NITRATE EFFECTS ON PREEMERGENCE GROWTH AND EMERGENCE PERCENTAGE OF WHEAT (TRITICUM-AESTIVUM L) FROM DIFFERENT SOWING DEPTHS

The effects of a range of applied nitrate (NO3-) concentrations (0-20 mol m-3) on germination and emergence percentage of Triticum aestivum L. cv. Otane were examined at 30, 60, 90 and 120 mm sowing depths. Germination percentage was not affected by either sowing depth or applied NO3- concentration whereas emergence percentage decreased with increased sowing depth regardless of applied NO3- concentration.

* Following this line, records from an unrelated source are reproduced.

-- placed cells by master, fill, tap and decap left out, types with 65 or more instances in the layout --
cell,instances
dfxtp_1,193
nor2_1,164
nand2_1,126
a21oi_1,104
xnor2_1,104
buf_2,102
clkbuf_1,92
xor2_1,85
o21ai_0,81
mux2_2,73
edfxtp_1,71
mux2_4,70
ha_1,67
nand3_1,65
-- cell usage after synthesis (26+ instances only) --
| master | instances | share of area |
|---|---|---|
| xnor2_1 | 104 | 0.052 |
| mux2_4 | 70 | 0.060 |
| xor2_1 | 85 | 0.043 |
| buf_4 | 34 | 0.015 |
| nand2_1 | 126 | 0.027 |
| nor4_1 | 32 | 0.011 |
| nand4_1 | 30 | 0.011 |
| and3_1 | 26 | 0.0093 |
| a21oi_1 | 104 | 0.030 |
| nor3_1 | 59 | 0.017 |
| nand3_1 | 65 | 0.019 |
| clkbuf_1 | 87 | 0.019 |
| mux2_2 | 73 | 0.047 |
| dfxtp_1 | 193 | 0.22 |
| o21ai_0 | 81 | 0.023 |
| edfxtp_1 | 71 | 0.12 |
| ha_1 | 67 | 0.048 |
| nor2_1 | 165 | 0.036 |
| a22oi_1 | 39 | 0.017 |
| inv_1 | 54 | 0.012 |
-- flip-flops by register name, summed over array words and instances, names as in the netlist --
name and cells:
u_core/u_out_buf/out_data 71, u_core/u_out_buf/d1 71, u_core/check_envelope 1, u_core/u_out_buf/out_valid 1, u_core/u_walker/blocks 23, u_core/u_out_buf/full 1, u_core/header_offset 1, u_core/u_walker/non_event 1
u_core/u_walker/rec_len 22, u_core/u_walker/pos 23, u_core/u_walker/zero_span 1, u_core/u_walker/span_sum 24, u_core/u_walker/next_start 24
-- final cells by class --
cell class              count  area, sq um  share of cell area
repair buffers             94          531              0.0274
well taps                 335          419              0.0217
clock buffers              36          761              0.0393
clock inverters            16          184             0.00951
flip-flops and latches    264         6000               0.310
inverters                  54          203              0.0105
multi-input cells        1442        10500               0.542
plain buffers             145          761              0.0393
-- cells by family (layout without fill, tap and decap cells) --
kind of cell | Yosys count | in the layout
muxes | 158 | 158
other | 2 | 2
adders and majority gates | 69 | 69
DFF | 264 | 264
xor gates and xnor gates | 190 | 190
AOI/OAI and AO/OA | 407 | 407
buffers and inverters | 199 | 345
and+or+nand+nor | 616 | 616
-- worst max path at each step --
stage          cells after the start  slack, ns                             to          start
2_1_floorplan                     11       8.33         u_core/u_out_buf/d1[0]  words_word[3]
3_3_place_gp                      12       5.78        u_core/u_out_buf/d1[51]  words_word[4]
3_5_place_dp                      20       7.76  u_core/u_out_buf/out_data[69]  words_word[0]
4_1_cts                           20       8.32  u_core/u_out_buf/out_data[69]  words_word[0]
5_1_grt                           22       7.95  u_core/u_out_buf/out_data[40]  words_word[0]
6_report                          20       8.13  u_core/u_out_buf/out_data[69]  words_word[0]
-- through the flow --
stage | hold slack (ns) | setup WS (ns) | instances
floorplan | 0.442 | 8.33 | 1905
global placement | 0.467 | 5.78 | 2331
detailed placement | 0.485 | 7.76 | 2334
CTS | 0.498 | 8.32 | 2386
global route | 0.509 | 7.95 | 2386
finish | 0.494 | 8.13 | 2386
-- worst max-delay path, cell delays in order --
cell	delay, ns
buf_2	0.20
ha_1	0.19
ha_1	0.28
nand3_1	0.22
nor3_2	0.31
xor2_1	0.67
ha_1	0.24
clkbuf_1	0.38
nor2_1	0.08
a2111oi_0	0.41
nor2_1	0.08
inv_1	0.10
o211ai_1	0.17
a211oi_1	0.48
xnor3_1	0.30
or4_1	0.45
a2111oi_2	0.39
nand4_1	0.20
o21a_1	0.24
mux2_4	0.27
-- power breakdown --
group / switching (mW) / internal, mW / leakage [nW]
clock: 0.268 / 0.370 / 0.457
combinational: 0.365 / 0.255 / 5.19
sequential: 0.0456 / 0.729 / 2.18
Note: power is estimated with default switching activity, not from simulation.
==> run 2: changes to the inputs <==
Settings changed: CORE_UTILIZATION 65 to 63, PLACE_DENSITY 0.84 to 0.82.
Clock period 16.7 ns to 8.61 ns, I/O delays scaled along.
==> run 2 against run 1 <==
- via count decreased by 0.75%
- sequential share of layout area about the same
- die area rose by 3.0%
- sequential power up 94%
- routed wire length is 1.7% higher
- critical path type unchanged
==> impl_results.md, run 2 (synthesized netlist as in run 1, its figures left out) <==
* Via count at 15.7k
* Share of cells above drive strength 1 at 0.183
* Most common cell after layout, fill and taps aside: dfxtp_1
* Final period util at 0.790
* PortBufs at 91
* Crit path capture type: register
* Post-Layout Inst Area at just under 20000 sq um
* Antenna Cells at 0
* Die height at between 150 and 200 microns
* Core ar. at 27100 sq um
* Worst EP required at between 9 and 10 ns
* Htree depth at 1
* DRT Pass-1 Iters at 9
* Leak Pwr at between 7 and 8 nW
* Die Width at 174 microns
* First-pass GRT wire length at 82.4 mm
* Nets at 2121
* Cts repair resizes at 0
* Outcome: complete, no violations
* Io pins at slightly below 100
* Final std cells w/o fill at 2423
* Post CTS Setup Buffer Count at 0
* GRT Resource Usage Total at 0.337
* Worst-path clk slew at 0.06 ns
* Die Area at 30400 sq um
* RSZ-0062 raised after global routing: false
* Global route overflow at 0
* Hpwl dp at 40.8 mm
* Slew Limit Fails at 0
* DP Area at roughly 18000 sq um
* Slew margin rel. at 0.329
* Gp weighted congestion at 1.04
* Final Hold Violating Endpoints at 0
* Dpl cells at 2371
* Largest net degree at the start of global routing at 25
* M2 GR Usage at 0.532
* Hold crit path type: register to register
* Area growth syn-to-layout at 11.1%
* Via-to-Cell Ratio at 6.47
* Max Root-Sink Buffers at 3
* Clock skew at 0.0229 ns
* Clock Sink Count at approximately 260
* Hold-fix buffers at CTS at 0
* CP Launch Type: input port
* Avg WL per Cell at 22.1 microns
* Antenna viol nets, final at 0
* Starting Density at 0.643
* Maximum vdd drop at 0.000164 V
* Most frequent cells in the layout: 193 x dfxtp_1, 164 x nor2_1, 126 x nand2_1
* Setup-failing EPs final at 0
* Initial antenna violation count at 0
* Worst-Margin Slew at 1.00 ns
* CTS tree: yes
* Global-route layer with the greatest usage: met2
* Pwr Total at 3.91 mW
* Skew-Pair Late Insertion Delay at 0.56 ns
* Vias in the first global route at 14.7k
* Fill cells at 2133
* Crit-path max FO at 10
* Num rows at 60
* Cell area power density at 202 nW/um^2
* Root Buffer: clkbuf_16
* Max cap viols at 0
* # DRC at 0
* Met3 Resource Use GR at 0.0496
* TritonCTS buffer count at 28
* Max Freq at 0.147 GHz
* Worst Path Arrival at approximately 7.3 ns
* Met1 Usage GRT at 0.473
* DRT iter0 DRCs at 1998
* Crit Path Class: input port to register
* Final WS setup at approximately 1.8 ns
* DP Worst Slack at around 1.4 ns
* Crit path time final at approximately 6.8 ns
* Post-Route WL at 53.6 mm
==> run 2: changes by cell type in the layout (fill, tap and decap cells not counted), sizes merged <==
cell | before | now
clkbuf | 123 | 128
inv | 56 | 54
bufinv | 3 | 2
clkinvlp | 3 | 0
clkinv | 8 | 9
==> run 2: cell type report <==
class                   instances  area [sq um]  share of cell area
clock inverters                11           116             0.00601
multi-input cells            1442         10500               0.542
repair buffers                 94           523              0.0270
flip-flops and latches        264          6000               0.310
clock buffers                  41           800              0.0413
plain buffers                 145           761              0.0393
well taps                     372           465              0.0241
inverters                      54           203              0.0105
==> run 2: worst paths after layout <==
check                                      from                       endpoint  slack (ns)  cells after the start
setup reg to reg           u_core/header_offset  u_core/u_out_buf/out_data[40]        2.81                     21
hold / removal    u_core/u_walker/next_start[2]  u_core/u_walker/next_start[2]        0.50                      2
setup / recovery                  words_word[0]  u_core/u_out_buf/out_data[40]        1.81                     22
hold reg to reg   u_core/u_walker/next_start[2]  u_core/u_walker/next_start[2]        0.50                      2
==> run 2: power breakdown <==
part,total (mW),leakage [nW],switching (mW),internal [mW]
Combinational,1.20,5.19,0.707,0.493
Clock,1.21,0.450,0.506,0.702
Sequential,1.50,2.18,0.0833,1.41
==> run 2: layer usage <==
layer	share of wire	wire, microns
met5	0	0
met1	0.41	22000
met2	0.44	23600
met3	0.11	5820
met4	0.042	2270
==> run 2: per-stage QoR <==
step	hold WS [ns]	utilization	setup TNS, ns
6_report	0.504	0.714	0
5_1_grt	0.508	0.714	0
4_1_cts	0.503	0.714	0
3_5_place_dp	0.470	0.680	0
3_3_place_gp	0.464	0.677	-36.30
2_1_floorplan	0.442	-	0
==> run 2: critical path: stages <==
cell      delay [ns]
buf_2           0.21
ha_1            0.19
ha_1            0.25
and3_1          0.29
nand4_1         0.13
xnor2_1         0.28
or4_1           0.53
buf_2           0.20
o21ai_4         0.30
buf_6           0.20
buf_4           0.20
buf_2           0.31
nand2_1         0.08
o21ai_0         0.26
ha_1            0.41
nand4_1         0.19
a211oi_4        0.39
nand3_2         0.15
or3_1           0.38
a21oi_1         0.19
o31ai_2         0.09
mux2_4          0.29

Nitrate did not affect emergence percentage at 30 mm sowing depth, but at 60 to 120 mm depth, emergence percentage decreased sharply with an increased applied NO3- concentration of 0 to 1.0 mol m-3 then decreased only slightly with further increases in applied NO3- of about 5.0 mol m-3. Root and shoot growth, NO3- accumulation and nitrate reductase activity (NRA) of plants supplied with 0, 1.0 and 10 mol m-3 NO3- at a sowing depth of 60 mm were measured prior to emergence. The coleoptile of all seedlings opened within the substrate. Prior to emergence from the substrate, shoot extension growth was unaffected by additional NO3- but shoot fr. wt. and dry wt. were both greater at 1.0 and 10 mol m-3 NO3- than with zero NO3-. Root dry wt. was unaffected by NO3-. Nitrate concentration and NRA in root and shoot were always low without NO3-. At 1.0 and 10 mol m-3 NO3-, NO3- accumulated in the root and shoot to concentrations substantially greater than that applied and caused the induction of NRA. Regardless of the applied NO3- concentration, seedlings which failed to emerge still had substantial seed reserves one month after planting. Coleoptile length was substantially less for seedlings which did not emerge than for seedlings which emerged, but was not affected by NO3-. It is proposed that (a) decreased emergence percentage with increased sowing depth was due to the emergence of leaf 1 from the coleoptile within the substrate and (b) decreased emergence percentage with additional NO3- was due to the increased expansion of leaf 1 within the substrate resulting in greater folding and damage of the leaf.